Además de las políticas económicamente perjudiciales a las que Ontario quiere someter a los albertanos, el actual régimen canadiense no es un ejemplo de protección de las libertades civiles. En la actualidad, el gobierno canadiense persigue la aprobación de una ley de incitación al odio en línea, con los típicos criterios nebulosos de lo que constituye la «incitación al odio», un concepto que evoluciona a diario para abarcar el discurso que incomoda a los guardianes políticos. Si se añade la intromisión económica del gobierno canadiense y su hostilidad hacia la industria del gas natural de las provincias occidentales, no es de extrañar que los albertanos vean poco a poco al gobierno de Ottawa como una fuerza de ocupación que no tiene en cuenta sus reivindicaciones locales.
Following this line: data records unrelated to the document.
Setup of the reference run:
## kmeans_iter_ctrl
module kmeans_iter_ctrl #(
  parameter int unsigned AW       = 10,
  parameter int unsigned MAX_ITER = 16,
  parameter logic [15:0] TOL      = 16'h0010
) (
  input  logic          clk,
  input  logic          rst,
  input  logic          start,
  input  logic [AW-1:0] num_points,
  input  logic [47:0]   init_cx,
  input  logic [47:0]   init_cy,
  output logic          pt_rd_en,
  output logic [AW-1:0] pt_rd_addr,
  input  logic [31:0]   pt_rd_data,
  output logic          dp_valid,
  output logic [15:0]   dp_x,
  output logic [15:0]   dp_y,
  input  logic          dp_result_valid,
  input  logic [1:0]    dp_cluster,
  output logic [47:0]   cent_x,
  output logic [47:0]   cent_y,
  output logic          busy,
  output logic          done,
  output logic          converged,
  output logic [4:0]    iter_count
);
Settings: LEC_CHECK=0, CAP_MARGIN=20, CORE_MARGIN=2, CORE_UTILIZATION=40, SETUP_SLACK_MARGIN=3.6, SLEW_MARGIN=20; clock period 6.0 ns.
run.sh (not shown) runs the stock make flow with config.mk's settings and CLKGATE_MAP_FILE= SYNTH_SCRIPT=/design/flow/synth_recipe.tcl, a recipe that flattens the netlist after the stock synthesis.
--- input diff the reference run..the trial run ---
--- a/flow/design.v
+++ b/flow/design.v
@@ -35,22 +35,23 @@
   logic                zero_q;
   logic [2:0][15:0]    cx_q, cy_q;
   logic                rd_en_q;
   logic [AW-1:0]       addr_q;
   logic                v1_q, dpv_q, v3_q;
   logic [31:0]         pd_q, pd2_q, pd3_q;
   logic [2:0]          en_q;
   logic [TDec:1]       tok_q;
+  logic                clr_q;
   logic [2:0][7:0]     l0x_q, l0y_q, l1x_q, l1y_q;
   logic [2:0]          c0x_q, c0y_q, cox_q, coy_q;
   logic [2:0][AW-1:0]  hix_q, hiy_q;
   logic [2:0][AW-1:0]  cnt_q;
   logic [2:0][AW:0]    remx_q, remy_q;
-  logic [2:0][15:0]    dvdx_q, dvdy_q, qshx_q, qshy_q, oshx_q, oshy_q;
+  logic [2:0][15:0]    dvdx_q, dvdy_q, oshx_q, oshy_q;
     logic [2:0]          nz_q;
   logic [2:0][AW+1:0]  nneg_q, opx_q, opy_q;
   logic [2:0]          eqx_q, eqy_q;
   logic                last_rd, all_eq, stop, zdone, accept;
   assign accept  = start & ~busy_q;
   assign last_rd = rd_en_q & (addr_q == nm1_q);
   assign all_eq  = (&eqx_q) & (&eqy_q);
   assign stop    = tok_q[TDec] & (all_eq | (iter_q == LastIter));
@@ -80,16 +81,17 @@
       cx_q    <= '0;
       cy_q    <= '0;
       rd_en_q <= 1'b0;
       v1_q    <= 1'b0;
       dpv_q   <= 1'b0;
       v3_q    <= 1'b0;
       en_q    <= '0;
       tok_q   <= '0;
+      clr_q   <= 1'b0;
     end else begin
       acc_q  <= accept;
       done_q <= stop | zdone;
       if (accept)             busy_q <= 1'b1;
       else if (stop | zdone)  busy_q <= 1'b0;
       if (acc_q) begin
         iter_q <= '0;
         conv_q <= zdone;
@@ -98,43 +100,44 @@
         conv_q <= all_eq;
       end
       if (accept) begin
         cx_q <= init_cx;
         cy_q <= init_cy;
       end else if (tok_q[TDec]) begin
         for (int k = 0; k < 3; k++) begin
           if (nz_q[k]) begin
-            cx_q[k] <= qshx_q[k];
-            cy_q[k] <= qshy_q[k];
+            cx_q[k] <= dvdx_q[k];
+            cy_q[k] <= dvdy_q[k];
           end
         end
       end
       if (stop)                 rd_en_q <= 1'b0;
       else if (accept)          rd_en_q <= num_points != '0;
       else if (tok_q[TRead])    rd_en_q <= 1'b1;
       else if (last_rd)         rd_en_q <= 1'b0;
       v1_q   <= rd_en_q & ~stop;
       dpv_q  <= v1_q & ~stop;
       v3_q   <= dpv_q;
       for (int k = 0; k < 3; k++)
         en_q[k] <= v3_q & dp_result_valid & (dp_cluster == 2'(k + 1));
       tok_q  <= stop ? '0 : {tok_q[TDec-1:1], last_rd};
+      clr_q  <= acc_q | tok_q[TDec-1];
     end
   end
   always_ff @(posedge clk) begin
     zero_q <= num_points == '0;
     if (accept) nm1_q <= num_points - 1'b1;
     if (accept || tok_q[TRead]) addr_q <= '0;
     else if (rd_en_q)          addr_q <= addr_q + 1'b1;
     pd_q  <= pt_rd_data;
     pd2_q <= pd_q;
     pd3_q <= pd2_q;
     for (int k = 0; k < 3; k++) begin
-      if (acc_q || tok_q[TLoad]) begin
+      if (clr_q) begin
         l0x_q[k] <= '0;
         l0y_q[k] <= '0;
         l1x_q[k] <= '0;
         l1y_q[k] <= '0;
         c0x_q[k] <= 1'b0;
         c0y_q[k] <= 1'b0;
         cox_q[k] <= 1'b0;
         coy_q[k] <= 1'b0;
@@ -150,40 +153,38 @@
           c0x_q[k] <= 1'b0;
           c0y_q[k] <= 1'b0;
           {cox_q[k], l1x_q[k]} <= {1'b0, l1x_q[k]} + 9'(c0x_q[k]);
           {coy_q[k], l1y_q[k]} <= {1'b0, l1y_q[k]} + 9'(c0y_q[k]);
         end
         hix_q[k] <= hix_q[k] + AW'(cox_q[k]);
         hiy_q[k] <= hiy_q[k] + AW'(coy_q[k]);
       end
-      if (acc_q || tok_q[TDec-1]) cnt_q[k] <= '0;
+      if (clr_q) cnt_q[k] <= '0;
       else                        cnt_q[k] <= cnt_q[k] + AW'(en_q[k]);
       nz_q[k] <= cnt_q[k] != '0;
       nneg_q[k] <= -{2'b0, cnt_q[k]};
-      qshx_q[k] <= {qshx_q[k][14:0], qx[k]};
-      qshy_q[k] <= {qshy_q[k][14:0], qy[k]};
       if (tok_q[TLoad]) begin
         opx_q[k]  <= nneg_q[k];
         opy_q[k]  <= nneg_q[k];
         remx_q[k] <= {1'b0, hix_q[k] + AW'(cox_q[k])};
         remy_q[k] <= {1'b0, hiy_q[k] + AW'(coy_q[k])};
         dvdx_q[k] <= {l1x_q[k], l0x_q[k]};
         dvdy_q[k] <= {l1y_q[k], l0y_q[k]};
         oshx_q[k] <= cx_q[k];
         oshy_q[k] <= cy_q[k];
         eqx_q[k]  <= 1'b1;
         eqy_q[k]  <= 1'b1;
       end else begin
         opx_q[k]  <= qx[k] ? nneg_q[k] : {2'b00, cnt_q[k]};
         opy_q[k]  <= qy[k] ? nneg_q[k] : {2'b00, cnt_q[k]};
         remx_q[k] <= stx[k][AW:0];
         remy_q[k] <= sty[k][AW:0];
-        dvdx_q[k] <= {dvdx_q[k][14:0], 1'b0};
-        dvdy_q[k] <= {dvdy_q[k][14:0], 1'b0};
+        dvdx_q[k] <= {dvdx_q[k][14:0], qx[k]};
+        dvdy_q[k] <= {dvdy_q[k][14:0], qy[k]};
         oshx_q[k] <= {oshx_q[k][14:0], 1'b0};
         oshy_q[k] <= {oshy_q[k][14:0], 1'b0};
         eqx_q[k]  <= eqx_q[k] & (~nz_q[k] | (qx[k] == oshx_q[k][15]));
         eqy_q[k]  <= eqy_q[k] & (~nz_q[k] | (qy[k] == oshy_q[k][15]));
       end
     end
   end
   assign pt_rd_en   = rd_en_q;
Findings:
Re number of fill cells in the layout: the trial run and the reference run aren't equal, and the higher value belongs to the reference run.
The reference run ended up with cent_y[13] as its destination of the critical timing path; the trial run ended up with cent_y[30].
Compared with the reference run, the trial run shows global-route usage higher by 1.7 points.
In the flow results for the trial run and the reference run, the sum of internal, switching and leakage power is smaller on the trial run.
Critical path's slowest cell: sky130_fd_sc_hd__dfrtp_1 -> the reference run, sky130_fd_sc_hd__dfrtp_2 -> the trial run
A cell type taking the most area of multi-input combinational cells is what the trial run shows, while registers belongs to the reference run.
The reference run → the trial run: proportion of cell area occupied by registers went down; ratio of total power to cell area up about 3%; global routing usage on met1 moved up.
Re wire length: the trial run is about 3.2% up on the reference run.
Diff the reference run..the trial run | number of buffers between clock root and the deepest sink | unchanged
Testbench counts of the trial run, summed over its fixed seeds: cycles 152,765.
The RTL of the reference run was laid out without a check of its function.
Los albertanos están empezando a ver los duros costes económicos y sociales del acuerdo político en el que viven, y se están dando cuenta de que no tienen mucho en común con el régimen canadiense en su forma actual. Teniendo en cuenta todos estos factores, los albertanos tienen motivos para sentirse exasperados. La tentadora propuesta de separarse del resto de Canadá no parece tan descabellada una vez que se sopesan meticulosamente los costes sociales y económicos de permanecer en la actual unión política.
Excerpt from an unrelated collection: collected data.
Source: an optimization exercise on an open RTL-to-GDS flow (aim: small area, a short achievable clock period and few clock cycles per item). Production flows keep margins and buffers that such runs may drop. RTL that was checked went through simulation tests only; none was proved equivalent to the original. Function not checked in run 1: the RTL went through the layout flow alone. No activity file was given, so power comes from the tool's default toggle rates.

**flow/design.v**
```verilog
module mul_axil (
  input  logic        Clk,
  input  logic        arst_n,
  input  logic        s_awvalid,
  output logic        s_awready,
  input  logic [7:0]  s_awaddr,
  input  logic        s_wvalid,
  output logic        s_wready,
  input  logic [31:0] s_wdata,
  input  logic [3:0]  s_wstrb,
  output logic        s_bvalid,
  input  logic        s_bready,
  output logic [1:0]  s_bresp,
  input  logic        s_arvalid,
  output logic        s_arready,
  input  logic [7:0]  s_araddr,
  output logic        s_rvalid,
  input  logic        s_rready,
  output logic [31:0] s_rdata,
  output logic [1:0]  s_rresp
);
  logic        bvalid, rvalid;
  logic        bresp_err;
  logic [31:0] rdata;
  logic [15:0] opa, opb;
  logic wr_fire, rd_fire, ctrl_go;
  logic aw_a, aw_b, aw_c;
  assign wr_fire = s_awvalid & s_wvalid & ~bvalid;
  assign rd_fire = s_arvalid & ~rvalid;
  assign aw_a = (s_awaddr == 8'h00);
  assign aw_b = (s_awaddr == 8'h04);
  assign aw_c = (s_awaddr == 8'h08);
  assign ctrl_go = wr_fire & aw_c & s_wstrb[0] & s_wdata[0];
  always_ff @(posedge Clk or negedge arst_n) begin
    if (!arst_n) begin
      opa <= '0;
      opb <= '0;
    end else begin
      if (wr_fire & aw_a & s_wstrb[0]) opa[7:0]  <= s_wdata[7:0];
      if (wr_fire & aw_a & s_wstrb[1]) opa[15:8] <= s_wdata[15:8];
      if (wr_fire & aw_b & s_wstrb[0]) opb[7:0]  <= s_wdata[7:0];
      if (wr_fire & aw_b & s_wstrb[1]) opb[15:8] <= s_wdata[15:8];
    end
  end
  logic        busy;           
  logic        fin;            
  logic [1:0]  cnt;            
  logic [3:0]  dig;            
  logic [15:0] hs, hc;
  logic [3:0]  ps, pc;
  logic [15:0] hi;
  logic [15:0] lo;
  logic        done;
  logic        has;            
  function automatic logic [39:0] csa(input logic [19:0] x, input logic [19:0] y,
                                      input logic [19:0] z);
    logic [19:0] s, c;
    s = x ^ y ^ z;
    c = ((x & y) | (x & z) | (y & z)) << 1;
    csa = {s, c};
  endfunction
  logic [4:0]  pr;
  logic [19:0] r0, r1, r2, r3, r4, r5;
  logic [19:0] s1, c1, s2, c2, s3, c3, sn, cn;
  assign pr = {1'b0, ps} + {1'b0, pc};
  assign r0 = {4'h0, hs & {16{busy}}};
  assign r1 = {4'h0, hc & {16{busy}}};
  assign r2 = {4'h0, opb & {16{dig[0]}}};
  assign r3 = {3'h0, opb & {16{dig[1]}}, pr[4] & busy};
  assign r4 = {2'h0, opb & {16{dig[2]}}, 2'h0};
  assign r5 = {1'h0, opb & {16{dig[3]}}, 3'h0};
  assign {s1, c1} = csa(r0, r1, r2);
  assign {s2, c2} = csa(r3, r4, r5);
  assign {s3, c3} = csa(s1, c1, s2);
  assign {sn, cn} = csa(s3, c3, c2);
  always_ff @(posedge Clk) begin
    hs <= sn[19:4];
    hc <= cn[19:4];
    ps <= sn[3:0];
    pc <= cn[3:0];
  end
  always_ff @(posedge Clk) begin
    if (busy | fin) begin
      lo <= {pr[3:0], lo[15:4]};
    end
    if (fin) begin
      hi <= hs + hc + {15'h0, pr[4]};
    end
  end
  always_ff @(posedge Clk or negedge arst_n) begin
    if (!arst_n) begin
      cnt  <= '0;
      busy <= 1'b0;
      fin  <= 1'b0;
      done <= 1'b0;
      has  <= 1'b0;
    end else begin
      if (ctrl_go | busy) begin
        cnt <= cnt + 2'd1;
      end
      if (ctrl_go) begin
        busy <= 1'b1;
        has  <= 1'b1;
      end else if (cnt == 2'd3) begin
        busy <= 1'b0;
      end
      fin <= busy & (cnt == 2'd3);
      if (ctrl_go) begin
        done <= 1'b0;
      end else if (busy & (cnt == 2'd1)) begin
        done <= 1'b1;
      end
    end
  end
  always_ff @(posedge Clk) begin
    if (busy) begin
      case (cnt)
        2'd1:    dig <= opa[11:8];
        2'd2:    dig <= opa[15:12];
        default: dig <= opa[3:0];
      endcase
    end else begin
      dig <= ctrl_go ? opa[7:4] : opa[3:0];
    end
  end
  logic sel_a, sel_b, sel_p, st_done, rd_err;
  logic [7:0] ra;
  assign ra = s_araddr;
  always_ff @(posedge Clk or negedge arst_n) begin
    if (!arst_n) begin
      bvalid <= 1'b0;
      rvalid <= 1'b0;
    end else begin
      if (wr_fire)       bvalid <= 1'b1;
      else if (s_bready) bvalid <= 1'b0;
      if (rd_fire)       rvalid <= 1'b1;
      else if (s_rready) rvalid <= 1'b0;
    end
  end
  always_ff @(posedge Clk) begin
    if (!bvalid) bresp_err <= ~(aw_a | aw_b | aw_c);
    if (!rvalid) begin
      sel_a   <= (ra == 8'h00);
      sel_b   <= (ra == 8'h04);
      sel_p   <= (ra == 8'h10) & ~busy & has;
      st_done <= (ra == 8'h0C) & done;
      rd_err  <= ~((ra == 8'h00) | (ra == 8'h04) | (ra == 8'h08) | (ra == 8'h0C)
                   | (ra == 8'h10));
    end
  end
  assign rdata = ({32{sel_p}} & {hi, lo})
               | {16'h0, {16{sel_a}} & opa}
               | {16'h0, {16{sel_b}} & opb}
               | {31'h0, st_done};
  assign s_awready = ~bvalid;
  assign s_wready  = ~bvalid;
  assign s_bvalid  = bvalid;
  assign s_bresp   = {bresp_err, 1'b0};
  assign s_arready = ~rvalid;
  assign s_rvalid  = rvalid;
  assign s_rdata   = rdata;
  assign s_rresp   = {rd_err, 1'b0};
endmodule
```
**flow/flow/run.sh**
```bash
#!/bin/bash
# Standard layout, with plain buffers on the ports and resizing not tied to
# cell footprints. Each step's own log is also kept under orfs/logs/.
set -euo pipefail
bash standard.sh \
  "BUFFER_PORTS_ARGS=-buffer_cell sky130_fd_sc_hd__buf_1" \
  MATCH_CELL_FOOTPRINT=0 \
  finish > standard.log 2>&1
```
**flow/standard.sh**
```bash
#!/bin/bash
# synth_recipe.tcl (not shown) runs the flow's synth.tcl, then flattens the netlist and writes it again
# the make line also repeats each setting of config.mk as NAME=value (left out here)
make -C /OpenROAD-flow-scripts/flow DESIGN_CONFIG=/design/flow/config.mk WORK_HOME=/design/flow/orfs CLKGATE_MAP_FILE= SYNTH_SCRIPT=/design/flow/synth_recipe.tcl "${@:-finish}"
```
**flow/config.mk**
```make
export PLATFORM = sky130hd
export DESIGN_NAME = mul_axil
export DESIGN_NICKNAME = mul_axil
export VERILOG_FILES = /design/flow/design.v
export SDC_FILE = /design/flow/constraint.sdc
export NUM_CORES = 4
export LEC_CHECK = 0
export CAP_MARGIN = 20
export CORE_MARGIN = 2
export CORE_UTILIZATION = 60
export CTS_BUF_LIST = sky130_fd_sc_hd__clkbuf_4
export SETUP_SLACK_MARGIN = 0.8
export SLEW_MARGIN = 20
```
**flow/constraint.sdc**
```tcl
create_clock -name core_clock -period 3.2 [get_ports {Clk}]
set_input_delay 0.6400 -clock core_clock [delete_from_list [all_inputs] [get_ports {Clk}]]
set_output_delay 0.6400 -clock core_clock [all_outputs]
set_load 0.01 [all_outputs]
```
==> results of run 1 <==
-- stage by stage --
step	util	hold slack (ns)	std cells
4_1_cts	0.699	0.203	851
2_1_floorplan	-	0.344	604
6_report	0.718	0.204	860
3_5_place_dp	0.660	0.393	804
3_3_place_gp	0.660	0.392	804
5_1_grt	0.718	0.213	860
-- critical path, stage by stage, from the launching register on --
cell and delay (ns):
dfxtp_2 0.36, ha_4 0.13, fa_2 0.18, inv_2 0.04, fa_2 0.36, fa_2 0.36
nand2b_4 0.16, a211oi_4 0.24, o21ai_2 0.11, a21oi_4 0.19, o22ai_2 0.10, xnor2_1 0.13
-- flip-flops by register name, indices dropped and copies added (netlist names), 2 cells and up --
name and flops:
opb 16, pc 2, dig 4, opa 16, cnt 2, hs 15
hi 16, ps 4, lo 16, hc 16
-- power breakdown --
part	total, uW	internal (uW)	switching, uW
logic	243	103	140
registers	1600	1580	24.0
clock network	948	369	579
-- cell type report --
type / instances / area [sq um]
tap: 140 / 175
multi-input combinational: 390 / 3560
clock inverter: 15 / 113
clock buffer: 17 / 128
inverter: 74 / 282
sequential: 119 / 2980
timing repair buffer: 105 / 612
fill: 828 / 3080
-- placed cells by master, fill, tap and decap left out, types with 3 or more instances in the layout --
master | netlist | layout
clkbuf_2 | 0 | 7
dfxtp_1 | 41 | 35
inv_1 | 74 | 72
nand2b_1 | 4 | 3
buf_4 | 5 | 12
fa_1 | 62 | 59
nor4_1 | 4 | 4
buf_2 | 1 | 5
a21o_1 | 7 | 7
buf_1 | 0 | 66
clkinvlp_4 | 0 | 4
buf_6 | 0 | 11
dfxtp_4 | 0 | 4
a21oi_1 | 9 | 8
ha_1 | 26 | 25
xnor2_1 | 8 | 8
nand3_1 | 8 | 8
and2_1 | 31 | 30
clkbuf_4 | 0 | 17
a222oi_1 | 15 | 15
clkinv_1 | 0 | 5
nor3_1 | 9 | 9
fa_2 | 0 | 3
edfxtp_1 | 38 | 38
nand2_1 | 92 | 89
mux2_2 | 32 | 32
or3_1 | 3 | 3
nor2_1 | 21 | 21
a211oi_1 | 5 | 3
clkinv_2 | 0 | 3
nor2b_1 | 3 | 3
dfrtp_1 | 40 | 39
o21ai_0 | 12 | 10
-- cell families after synthesis --
logic type | Yosys count
muxes | 34
buffers and inverters | 95
other | 1
adders and majority gates | 88
and+or+nand+nor | 189
DFF | 119
AOI/OAI and AO/OA | 67
xor gates and xnor gates | 10
-- repair_timing --
action	4_1_cts	5_1_grt
setup endpoints to repair	69	39
setup buffers	15	7
gates resized for setup	28	34
cloned	0	2
pin swaps	18	15
-- worst max-delay path by stage --
stage	start	endpoint	slack (ns)	cells after the start
finish	ps[2]$_DFF_P_	hi[14]$_DFFE_PP_	0.60	11
global route	ps[2]$_DFF_P_	hi[12]$_DFFE_PP_	0.49	12
CTS	ps[2]$_DFF_P_	hi[12]$_DFFE_PP_	0.51	11
detailed placement	ps[2]$_DFF_P_	hi[15]$_DFFE_PP_	0.40	10
global placement	ps[2]$_DFF_P_	hi[15]$_DFFE_PP_	0.43	10
floorplan	ps[2]$_DFF_P_	hi[14]$_DFFE_PP_	0.79	11
-- layer usage --
layer / part of all wire / track usage / vias up / wire length [um]
met2: 0.48 / 0.437 / 142 / 7190
li1: - / - / 2232 / -
met1: 0.45 / 0.354 / 2326 / 6680
met3: 0.052 / 0.0570 / 28 / 783
met5: 0 / 0 / - / 0
met4: 0.022 / 0.104 / 0 / 336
En cuanto a la opinión pública sobre la separación de Canadá, una encuesta realizada en mayo de 2020 por Northwest Research descubrió que el 41% de los encuestados está a favor de un referéndum de independencia, mientras que el 50% está en contra y el 9% está indeciso. Aunque los albertanos no estén preparados para dar el salto a la independencia a corto plazo, el sentimiento existe y podría fortalecerse con el tiempo.